§ Stored items:

------------------------------

File: flow/config.mk
export PLATFORM = sky130hd
export DESIGN_NAME = ALU
export DESIGN_NICKNAME = ALU
export VERILOG_FILES = /design/flow/design.v
export SDC_FILE = /design/flow/constraint.sdc
export NUM_CORES = 4
export LEC_CHECK = 1
export CORE_UTILIZATION = 50
File: flow/constraint.sdc
current_design ALU

set clk_period 17.5
set clk_io_pct 0.2

create_clock -name clk0 -period $clk_period

set non_clock_inputs [all_inputs -no_clocks]
set_input_delay [expr $clk_period * $clk_io_pct] -clock clk0 $non_clock_inputs
set_output_delay [expr $clk_period * $clk_io_pct] -clock clk0 [all_outputs]
File: flow/design.v
module ALU(
    ALUin1,
    ALUin2,
    ALUctrl,
    ALUresult,
    ALUzero
);
    input    [31:0] ALUin1;
    input    [31:0] ALUin2;
    input    [3:0]  ALUctrl;
    output   [31:0] ALUresult;
    output          ALUzero;
    reg      [31:0] tempResult;
    assign ALUzero   = (ALUresult == 0) ? 1 : 0;
    assign ALUresult = tempResult;
    always@ (*) begin
        case(ALUctrl)
            4'b0000:
                tempResult = ALUin1 & ALUin2;
            4'b0001:
                tempResult = ALUin1 | ALUin2;
            4'b0010:
                tempResult = ALUin1 + ALUin2;
            4'b0110:
                tempResult = ALUin1 - ALUin2;
            4'b0111:
                tempResult = (ALUin1 < ALUin2) ? 1 : 0;
            4'b1100:
                tempResult = ~(ALUin1 | ALUin2);
            default:
                tempResult = ALUin1;
        endcase
    end
endmodule
File: flow/run.sh
#!/bin/bash
# OpenROAD 26Q1-2900-gdf79404cd8, Yosys 0.63+post, stock flow scripts
make -C /OpenROAD-flow-scripts/flow DESIGN_CONFIG=/design/flow/config.mk WORK_HOME=/design/flow/orfs finish
==> flow_summary.rst <==
Synthesis and place-and-route
=============================

.. list-table::
   :header-rows: 1

   * - Metric
     - Value
   * - Mux cell area share after synthesis
     - 0.008462
   * - Die width
     - 112.1 um
   * - Total negative setup slack
     - 0 ns
   * - RSZ-0062 raised after global routing
     - false
   * - Overflow left after global routing
     - 0
   * - Max-cap check violation count
     - 0
   * - Avg Inst Size Synth
     - 6.428 um^2
   * - First-pass GRT wire length
     - 37.32 mm
   * - Remaining routing DRC violations
     - 0
   * - Initial DRT Pass Iterations
     - 24
   * - Initial antenna violation count
     - 1
   * - Count of mapped cells out of synthesis
     - 943
   * - Simple share
     - 0.2431
   * - Adder share
     - 0.2151
   * - GPL Wtd Cong
     - 1.004
   * - Tot GR Track Use
     - 0.3776
   * - Sequential cell area
     - 0 um^2
   * - WHS Path Cells
     - 4
   * - Gate Area
     - 5484 um^2
   * - WL per Instance
     - 20.70 um
   * - Post-Route Utilization
     - 0.6156
   * - Worst supply voltage drop on vdd
     - 0.00001676 V
   * - Tool warning count
     - 102
   * - Clock buffer instance count of the final layout
     - 0
   * - Number of buffers added to fix hold violations after cts
     - 0
   * - Outcome
     - finished clean
   * - Synthesis warning total
     - 1
   * - Chip Footprint
     - 12570 um^2
   * - Count of cells resized by post-cts repair
     - 0
   * - Category of the most critical setup path
     - in2out
   * - Wire length after detailed routing
     - 23.66 mm
   * - CP arrival
     - 8.35 ns
   * - Floorplan core area
     - 11610 um^2
   * - Max frequency
     - 84.38 MHz
   * - Final cycle utilization of the critical path
     - 0.6772
   * - Largest fanout of any net on the critical path
     - 44
   * - Vias post-DR
     - 7612
   * - Leakage power of the design
     - 3.134 nW
   * - Fin worst setup slack
     - 5.648 ns
   * - Summed instance area of the synthesized netlist
     - 6062 um^2
   * - Worst setup SP type
     - input port
   * - DRT iter0 DRCs
     - 892
   * - Chain of cells forming the critical path
     - clkdlybuf4s50_1 > buf_4 > nand4bb_1 > buf_4 > o221a_2 > o32a_1 > inv_1 > o2111ai_1 > nor4_1 > nand4b_1 > nor4_1 > nand4b_1 > nor3_2 > clkdlybuf4s50_1
   * - Boundary Pins
     - 101
   * - Worst Hold Path EP
     - ALUresult[5]
   * - Die span in y
     - 112.1 um
   * - Critical-path top delay cell
     - sky130_fd_sc_hd__nand4bb_1
   * - Registers
     - 0
   * - Worst path max stage delay
     - 0.60 ns
   * - FP Util
     - 0.5220
   * - Number of global-route vias before repair
     - 6962
   * - Critical path data required time
     - 14.00 ns
   * - Placement-stage worst setup slack
     - 5.831 ns
   * - Post-synth cell types
     - 81
   * - Post-route minimum period
     - 11.85 ns
   * - Tightest Pin Transition
     - 0.9574 ns
   * - Via-to-Cell Ratio
     - 6.660
   * - Post-layout power
     - 0.0002309 W
   * - Cell count after placement
     - 1142
   * - Post-route insts no fill
     - 1143
   * - Antenna viol nets, final
     - 0
   * - # Cells Yosys
     - 943
   * - Critical Path Sink Type
     - output port
   * - Yosys-reported design area after synthesis
     - 6062 um^2
   * - Post-synthesis sequential area ratio
     - 0
   * - Post-DP HPWL
     - 18.33 mm
   * - Largest family of logic cells by area
     - AND-OR/OR-AND gates
   * - Area Overhead vs Synth
     - 17.94%
   * - Post-synthesis share of cell area spent on xor and xnor gates
     - 0.01445
   * - Maximum number of pins on one net before global-route repair
     - 45
   * - Number of buffers inserted by port buffering
     - 101
   * - AO/OA Area Share
     - 0.4196
   * - Hold Path Origin
     - ALUin1[5]
   * - FILL cells
     - 1037
   * - Share of final-layout standard cells stronger than drive strength 1
     - 0.04404
   * - Finish-stage setup viols
     - 0
   * - Setup repair bufs after CTS
     - 0
   * - Final hold violation count
     - 0
   * - Final number of max-transition violations
     - 0
   * - Worst relative slew slack
     - 0.3536
   * - Std-Cell Rows
     - 39
   * - Hold WC Path Type
     - in2out
   * - Power density over cell area
     - 32.29 nW/um^2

------------------------------

§ Work to be completed:
Give the data again in full, keeping every line as it was.

§ Result of this task:
File: flow/config.mk
export PLATFORM = sky130hd
export DESIGN_NAME = ALU
export DESIGN_NICKNAME = ALU
export VERILOG_FILES = /design/flow/design.v
export SDC_FILE = /design/flow/constraint.sdc
export NUM_CORES = 4
export LEC_CHECK = 1
export CORE_UTILIZATION = 50
File: flow/constraint.sdc
current_design ALU

set clk_period 17.5
set clk_io_pct 0.2

create_clock -name clk0 -period $clk_period

set non_clock_inputs [all_inputs -no_clocks]
set_input_delay [expr $clk_period * $clk_io_pct] -clock clk0 $non_clock_inputs
set_output_delay [expr $clk_period * $clk_io_pct] -clock clk0 [all_outputs]
File: flow/design.v
module ALU(
    ALUin1,
    ALUin2,
    ALUctrl,
    ALUresult,
    ALUzero
);
    input    [31:0] ALUin1;
    input    [31:0] ALUin2;
    input    [3:0]  ALUctrl;
    output   [31:0] ALUresult;
    output          ALUzero;
    reg      [31:0] tempResult;
    assign ALUzero   = (ALUresult == 0) ? 1 : 0;
    assign ALUresult = tempResult;
    always@ (*) begin
        case(ALUctrl)
            4'b0000:
                tempResult = ALUin1 & ALUin2;
            4'b0001:
                tempResult = ALUin1 | ALUin2;
            4'b0010:
                tempResult = ALUin1 + ALUin2;
            4'b0110:
                tempResult = ALUin1 - ALUin2;
            4'b0111:
                tempResult = (ALUin1 < ALUin2) ? 1 : 0;
            4'b1100:
                tempResult = ~(ALUin1 | ALUin2);
            default:
                tempResult = ALUin1;
        endcase
    end
endmodule
File: flow/run.sh
#!/bin/bash
# OpenROAD 26Q1-2900-gdf79404cd8, Yosys 0.63+post, stock flow scripts
make -C /OpenROAD-flow-scripts/flow DESIGN_CONFIG=/design/flow/config.mk WORK_HOME=/design/flow/orfs finish
==> flow_summary.rst <==
Synthesis and place-and-route
=============================

.. list-table::
   :header-rows: 1

   * - Metric
     - Value
   * - Mux cell area share after synthesis
     - 0.008462
   * - Die width
     - 112.1 um
   * - Total negative setup slack
     - 0 ns
   * - RSZ-0062 raised after global routing
     - false
   * - Overflow left after global routing
     - 0
   * - Max-cap check violation count
     - 0
   * - Avg Inst Size Synth
     - 6.428 um^2
   * - First-pass GRT wire length
     - 37.32 mm
   * - Remaining routing DRC violations
     - 0
   * - Initial DRT Pass Iterations
     - 24
   * - Initial antenna violation count
     - 1
   * - Count of mapped cells out of synthesis
     - 943
   * - Simple share
     - 0.2431
   * - Adder share
     - 0.2151
   * - GPL Wtd Cong
     - 1.004
   * - Tot GR Track Use
     - 0.3776
   * - Sequential cell area
     - 0 um^2
   * - WHS Path Cells
     - 4
   * - Gate Area
     - 5484 um^2
   * - WL per Instance
     - 20.70 um
   * - Post-Route Utilization
     - 0.6156
   * - Worst supply voltage drop on vdd
     - 0.00001676 V
   * - Tool warning count
     - 102
   * - Clock buffer instance count of the final layout
     - 0
   * - Number of buffers added to fix hold violations after cts
     - 0
   * - Outcome
     - finished clean
   * - Synthesis warning total
     - 1
   * - Chip Footprint
     - 12570 um^2
   * - Count of cells resized by post-cts repair
     - 0
   * - Category of the most critical setup path
     - in2out
   * - Wire length after detailed routing
     - 23.66 mm
   * - CP arrival
     - 8.35 ns
   * - Floorplan core area
     - 11610 um^2
   * - Max frequency
     - 84.38 MHz
   * - Final cycle utilization of the critical path
     - 0.6772
   * - Largest fanout of any net on the critical path
     - 44
   * - Vias post-DR
     - 7612
   * - Leakage power of the design
     - 3.134 nW
   * - Fin worst setup slack
     - 5.648 ns
   * - Summed instance area of the synthesized netlist
     - 6062 um^2
   * - Worst setup SP type
     - input port
   * - DRT iter0 DRCs
     - 892
   * - Chain of cells forming the critical path
     - clkdlybuf4s50_1 > buf_4 > nand4bb_1 > buf_4 > o221a_2 > o32a_1 > inv_1 > o2111ai_1 > nor4_1 > nand4b_1 > nor4_1 > nand4b_1 > nor3_2 > clkdlybuf4s50_1
   * - Boundary Pins
     - 101
   * - Worst Hold Path EP
     - ALUresult[5]
   * - Die span in y
     - 112.1 um
   * - Critical-path top delay cell
     - sky130_fd_sc_hd__nand4bb_1
   * - Registers
     - 0
   * - Worst path max stage delay
     - 0.60 ns
   * - FP Util
     - 0.5220
   * - Number of global-route vias before repair
     - 6962
   * - Critical path data required time
     - 14.00 ns
   * - Placement-stage worst setup slack
     - 5.831 ns
   * - Post-synth cell types
     - 81
   * - Post-route minimum period
     - 11.85 ns
   * - Tightest Pin Transition
     - 0.9574 ns
   * - Via-to-Cell Ratio
     - 6.660
   * - Post-layout power
     - 0.0002309 W
   * - Cell count after placement
     - 1142
   * - Post-route insts no fill
     - 1143
   * - Antenna viol nets, final
     - 0
   * - # Cells Yosys
     - 943
   * - Critical Path Sink Type
     - output port
   * - Yosys-reported design area after synthesis
     - 6062 um^2
   * - Post-synthesis sequential area ratio
     - 0
   * - Post-DP HPWL
     - 18.33 mm
   * - Largest family of logic cells by area
     - AND-OR/OR-AND gates
   * - Area Overhead vs Synth
     - 17.94%
   * - Post-synthesis share of cell area spent on xor and xnor gates
     - 0.01445
   * - Maximum number of pins on one net before global-route repair
     - 45
   * - Number of buffers inserted by port buffering
     - 101
   * - AO/OA Area Share
     - 0.4196
   * - Hold Path Origin
     - ALUin1[5]
   * - FILL cells
     - 1037
   * - Share of final-layout standard cells stronger than drive strength 1
     - 0.04404
   * - Finish-stage setup viols
     - 0
   * - Setup repair bufs after CTS
     - 0
   * - Final hold violation count
     - 0
   * - Final number of max-transition violations
     - 0
   * - Worst relative slew slack
     - 0.3536
   * - Std-Cell Rows
     - 39
   * - Hold WC Path Type
     - in2out
   * - Power density over cell area
     - 32.29 nW/um^2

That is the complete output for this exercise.